The Kindle froze. No way to navigate, no way to force quit, just screen froze on a page. Many such Kindle experiences provide a tutorial in the performance attributes of paper books. For example, the kindle needs prompts for each page while the paper book presents a two page spread.

The freeze episode suggested that many prompts of books are not related directly to reading. With a paper book or among various paper books or in the stacks of a library the ease of such non-reading prompts makes them invisible.
The very act of consulting two books side by side is quite natural with physical books. Even the more complex acts of perceiving an unpublished, potential book between books on the shelf or conceiving a realization between the lines are experiences smoothly sustained by physical books. And you can close a real book.

unknown future

Always thoughtful, balanced, poised and complex, Ben Vershbow is leaving the
Institute. He made the if:book blog a lively place for futureofthebook advocates.

Ben has been there from the start. Even though this FotB site has been here three times longer, the Institute FotB has now been running over three years. So my question is what has happened? Is the future always insulated from the present? Can’t be. For example the screen reader as dedicated to textual works has gone through many evolutions of genre and connectivity, but the Institute is adamant about discussing projections and developing futurist applications. At least Ben understood that you occasionally need to watch your tracks.

faulty assumption

It is frequently mentioned that a constraint on the market for dedicated text readers is the relative lack of available titles. More likely the significant constrain is the same one that exists with all screen based reading; too much content rather than not enough. The limited resource is actually time for reading.

Such a faulty assumption is then compounded whenever advocates imagine that reader and author interactivity and continuous revision is an attribute rather than a disfunction of the e-book.

“When I write a book, I do not want to maintain a ìtetherî over the long haulóand, as reader and writer alike, I most certainly do not want a future where the book I read and possibly disagreed with on February 27 is no longer the book on my virtual shelf
on February 28.”
Walt Crawford, Cites and Insights, 8/4, 2008

preservation masters collection

In a new research environment of delivery surrogates, screen simulations, replacement copies and their discovery keywords, search tags and metadata, a more deliberate and yet expansive designation of self-authenticating source originals is needed. The Preservation Masters Collection is non-circulating and contains items that act as back-up to digital and non-digital access items in our collection. With this master collection designation the researcher can look across various delivery formats and arrive at a self-authenticating source item. This source original can confirm questions of resolution, fidelity, scale, color, vintage, haptic function, material fabric, association, collation and content. A provenance of the original can be constructed and the material existence and extant condition of a surviving artifact be established.

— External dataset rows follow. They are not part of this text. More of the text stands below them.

--- src/rtl/flex_countdown.sv ---
// Loadable down-counter with expiry flag and optional auto-reload.
// Consumes a programmed budget and reports exhaustion.
// Ports:
//   clk          : system clock, rising edge
//   n_rst        : asynchronous active-low reset
//   clear        : synchronous clear to IDLE (highest priority)
//   load         : capture load_val into count and reload register, start counting
//   load_val     : start / reload value
//   count_enable : decrement request, honoured only in RUN
//   reload_en    : 1 = reload at expiry and keep running, 0 = stop at zero
//   count_out    : current count (registered)
//   zero_flag    : expiry indication (registered; held in EXPIRED, 1-cycle pulse on reload)
//   busy         : 1 while in RUN (registered)
module flex_countdown
   import counter_pkg::*;
#(
   parameter int unsigned NUM_CNT_BITS = 4
) (
   input  logic                    clk,
   input  logic                    n_rst,
   input  logic                    clear,
   input  logic                    load,
   input  logic [NUM_CNT_BITS-1:0] load_val,
   input  logic                    count_enable,
   input  logic                    reload_en,
   output logic [NUM_CNT_BITS-1:0] count_out,
   output logic                    zero_flag,
   output logic                    busy
);

   localparam logic [NUM_CNT_BITS-1:0] CntZero = '0;
   localparam logic [NUM_CNT_BITS-1:0] CntOne  = NUM_CNT_BITS'(1);

   cd_state_t                 state_q, state_d;
   logic [NUM_CNT_BITS-1:0]   count_q, count_d;
   logic [NUM_CNT_BITS-1:0]   reload_q, reload_d;
   logic                      zero_q, zero_d;
   logic                      busy_q, busy_d;

   always_ff @(posedge clk or negedge n_rst) begin
      if (!n_rst) begin
         state_q  <= IDLE;
         count_q  <= CntZero;
         reload_q <= CntZero;
         zero_q   <= 1'b0;
         busy_q   <= 1'b0;
      end else begin
         state_q  <= state_d;
         count_q  <= count_d;
         reload_q <= reload_d;
         zero_q   <= zero_d;
         busy_q   <= busy_d;
      end
   end

   // Priority: clear > load > count_enable.
   always_comb begin
      state_d  = state_q;
      count_d  = count_q;
      reload_d = reload_q;
      zero_d   = zero_q;

      if (clear) begin
         // reload register deliberately survives a clear
         state_d = IDLE;
         count_d = CntZero;
         zero_d  = 1'b0;
      end else if (load) begin
         count_d  = load_val;
         reload_d = load_val;
         if (load_val == CntZero) begin
            state_d = EXPIRED;
            zero_d  = 1'b1;
         end else begin
            state_d = RUN;
            zero_d  = 1'b0;
         end
      end else begin
         unique case (state_q)
            RUN: begin
               if (!count_enable) begin
                  zero_d = 1'b0;
               end else if (count_q == CntOne) begin
                  // reload_en only matters on this final decrement
                  zero_d = 1'b1;
                  if (reload_en) begin
                     count_d = reload_q;
                  end else begin
                     count_d = CntZero;
                     state_d = EXPIRED;
                  end
               end else begin
                  count_d = count_q - CntOne;
                  zero_d  = 1'b0;
               end
            end
            EXPIRED: begin
               count_d = CntZero;
               zero_d  = 1'b1;
            end
            IDLE: begin
               zero_d = 1'b0;
            end
            default: begin
               state_d = IDLE;
               count_d = CntZero;
               zero_d  = 1'b0;
            end
         endcase
      end

      busy_d = (state_d == RUN);
   end

   assign count_out = count_q;
   assign zero_flag = zero_q;
   assign busy      = busy_q;

endmodule
===== config.mk =====
export PLATFORM = sky130hd
export DESIGN_NAME = pipeline_ctrl
export DESIGN_NICKNAME = d
export VERILOG_FILES = /design/src/rtl/pipe_ctrl_pkg.sv /design/src/rtl/pipeline_ctrl_hazard_detect.sv /design/src/rtl/pipeline_ctrl.sv
export SDC_FILE = /design/constraint.sdc
export NUM_CORES = 1
export LEC_CHECK = 0
export ABC_AREA = 0
export BUFFER_PORTS_ARGS = -buffer_cell sky130_fd_sc_hd__buf_2
export CAP_MARGIN = 25
export CORE_AREA = 2 2 78 80
export CTS_BUF_LIST = sky130_fd_sc_hd__clkbuf_8 sky130_fd_sc_hd__clkbuf_16
export DETAILED_ROUTE_END_ITERATION = 16
export DIE_AREA = 0 0 80 82
export PLACE_DENSITY_LB_ADDON = 0.15
export SLEW_MARGIN = 20
export SYNTH_ARGS = -nofsm -noshare
export SYNTH_HDL_FRONTEND = slang
export SYNTH_SLANG_ARGS = --single-unit

===== constraint.sdc =====
create_clock -name clk_i -period 4.7 [get_ports clk_i]
set_input_delay 0.235 -clock clk_i [delete_from_list [all_inputs] [get_ports clk_i]]
set_output_delay 0.235 -clock clk_i [all_outputs]
set_load 0.01 [all_outputs]
===== src/rtl/ly_2257_7_key.sv =====
// ---------------------------------------------------------------------------
// ly_2257_7_key -- 14-button note keypad debouncer.
//
// Raw active-low buttons are inverted and synchronized. A slow sample tick
// drives a four-state debounce FSM. The FSM publishes a one-hot note on Key
// (lowest index wins), its binary code (index+1), and a one-cycle strobe each
// time a new note is accepted.
//
// Parameters
//   TICK_DIV      clk_in cycles per sample tick (2 .. 2^20)
//   STABLE_TICKS  consecutive equal samples needed to accept a change (2..255)
//
// Ports
//   clk_in      in   1  sole clock, rising edge
//   rst_n       in   1  asynchronous active-low reset, deassertion synchronized
//   key_raw     in  14  raw buttons, 0 = pressed, bit i = note i
//   Key         out 14  debounced one-hot note, zero = none
//   key_code    out  4  index+1 of the asserted Key bit, 0 when Key is zero
//   key_strobe  out  1  one-cycle pulse when a new note is accepted
//   key_busy    out  1  high while a press or release is being qualified
//
// Build option
//   KEY_LATCH_EN  when defined, Key/key_code keep the last note after all
//                 buttons are released; otherwise they clear on release.
// ---------------------------------------------------------------------------
module ly_2257_7_key #(
  parameter int TICK_DIV     = 50000,
  parameter int STABLE_TICKS = 20
) (
  input  logic        clk_in,
  input  logic        rst_n,
  input  logic [13:0] key_raw,
  output logic [13:0] Key,
  output logic [3:0]  key_code,
  output logic        key_strobe,
  output logic        key_busy
);

  localparam int               DIV_W    = (TICK_DIV > 1) ? $clog2(TICK_DIV) : 1;
  localparam logic [DIV_W-1:0] DIV_LAST = DIV_W'(TICK_DIV - 1);
  localparam logic [7:0]       STABLE   = 8'(STABLE_TICKS);

  typedef enum logic [1:0] {
    IDLE,
    CHECK_PRESS,
    HELD,
    CHECK_RELEASE
  } state_t;

  logic             rst_meta;
  logic             rst_sync_n;
  logic [13:0]      sync_meta;
  logic [13:0]      sync;
  logic [DIV_W-1:0] div_cnt;
  logic             tick;

  state_t      state, state_nxt;
  logic [13:0] cand, cand_nxt;
  logic [13:0] shadow, shadow_nxt;
  logic [7:0]  cnt, cnt_nxt, cnt_inc;
  logic [13:0] key_nxt;
  logic [3:0]  code_nxt;
  logic        strobe_nxt;
  logic [3:0]  cand_code;
  logic [3:0]  shadow_code;

  // Lowest set bit wins; result is index+1, or 0 for an empty vector.
  function automatic logic [3:0] lowest_code(input logic [13:0] v);
    logic [3:0] c;
    c = 4'd0;
    for (int i = 13; i >= 0; i--) begin
      if (v[i]) c = 4'(i + 1);
    end
    return c;
  endfunction

  function automatic logic [13:0] code_to_onehot(input logic [3:0] c);
    logic [13:0] k;
    k = '0;
    for (int i = 0; i < 14; i++) begin
      k[i] = (c == 4'(i + 1));
    end
    return k;
  endfunction

  // Reset asserts asynchronously but is released only on a clock edge, so
  // the rest of the block never leaves reset in the middle of a cycle.
  always_ff @(posedge clk_in or negedge rst_n) begin
    if (!rst_n) begin
      rst_meta   <= 1'b0;
      rst_sync_n <= 1'b0;
    end else begin
      rst_meta   <= 1'b1;
      rst_sync_n <= rst_meta;
    end
  end

  // Buttons are inverted so that 1 means pressed from here on.
  always_ff @(posedge clk_in or negedge rst_sync_n) begin
    if (!rst_sync_n) begin
      sync_meta <= '0;
      sync      <= '0;
    end else begin
      sync_meta <= ~key_raw;
      sync      <= sync_meta;
    end
  end

  always_ff @(posedge clk_in or negedge rst_sync_n) begin
    if (!rst_sync_n) begin
      div_cnt <= '0;
    end else if (tick) begin
      div_cnt <= '0;
    end else begin
      div_cnt <= div_cnt + DIV_W'(1);
    end
  end

  assign tick        = (div_cnt == DIV_LAST);
  assign cand_code   = lowest_code(cand);
  assign shadow_code = lowest_code(shadow);
  assign key_busy    = (state == CHECK_PRESS) || (state == CHECK_RELEASE);

  always_ff @(posedge clk_in or negedge rst_sync_n) begin
    if (!rst_sync_n) begin
      state      <= IDLE;
      cand       <= '0;
      shadow     <= '0;
      cnt        <= '0;
      Key        <= '0;
      key_code   <= '0;
      key_strobe <= 1'b0;
    end else begin
      state      <= state_nxt;
      cand       <= cand_nxt;
      shadow     <= shadow_nxt;
      cnt        <= cnt_nxt;
      Key        <= key_nxt;
      key_code   <= code_nxt;
      key_strobe <= strobe_nxt;
    end
  end

  always_comb begin
    state_nxt  = state;
    cand_nxt   = cand;
    shadow_nxt = shadow;
    cnt_nxt    = cnt;
    key_nxt    = Key;
    code_nxt   = key_code;
    strobe_nxt = 1'b0;
    // Saturating increment: the sample count never wraps past STABLE.
    cnt_inc    = (cnt >= STABLE) ? STABLE : cnt + 8'd1;

    if (tick) begin
      case (state)
        IDLE: begin
          if (sync != '0) begin
            cand_nxt  = sync;
            cnt_nxt   = 8'd1;
            state_nxt = CHECK_PRESS;
          end
        end

        CHECK_PRESS: begin
          if (sync == '0) begin
            cnt_nxt   = 8'd0;
            state_nxt = IDLE;
`ifndef KEY_LATCH_EN
            key_nxt   = '0;
            code_nxt  = 4'd0;
`endif
          end else if (sync != cand) begin
            cand_nxt = sync;
            cnt_nxt  = 8'd1;
          end else begin
            cnt_nxt = cnt_inc;
            if (cnt_inc == STABLE) begin
              state_nxt  = HELD;
              code_nxt   = cand_code;
              key_nxt    = code_to_onehot(cand_code);
              strobe_nxt = 1'b1;
            end
          end
        end

        HELD: begin
          if (sync != cand) begin
            shadow_nxt = sync;
            cnt_nxt    = 8'd1;
            state_nxt  = CHECK_RELEASE;
          end
        end

        CHECK_RELEASE: begin
          if (sync == cand) begin
            // Input fell back to the accepted value: treat it as a glitch.
            cnt_nxt   = STABLE;
            state_nxt = HELD;
          end else if (sync != shadow) begin
            shadow_nxt = sync;
            cnt_nxt    = 8'd1;
          end else begin
            cnt_nxt = cnt_inc;
            if (cnt_inc == STABLE) begin
              if (shadow == '0) begin
                cand_nxt  = '0;
                cnt_nxt   = 8'd0;
                state_nxt = IDLE;
`ifndef KEY_LATCH_EN
                key_nxt   = '0;
                code_nxt  = 4'd0;
`endif
              end else begin
                // Key already shows cand's note, so only a change of the
                // winning index is announced.
                cand_nxt   = shadow;
                state_nxt  = HELD;
                code_nxt   = shadow_code;
                key_nxt    = code_to_onehot(shadow_code);
                strobe_nxt = (shadow_code != key_code);
              end
            end
          end
        end

        default: state_nxt = IDLE;
      endcase
    end
  end

endmodule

The preservation master concept has already been adopted in other domains of patrimony. Wilderness areas, historical sites, antiquarian machines, endangered species and other national treasures are designated as self-authenticating patrimony. Now the concept and its implications are apt for certain library materials. The mastering functionality must not be taken for granted or discounted in a newer environment based on screen delivery of these primary sources. (see also
Afterlife of Media)

(The University of Iowa Libraries is currently establishing a Preservation Masters Collection based on five years of curation and maintenance of a leaf masters collection.)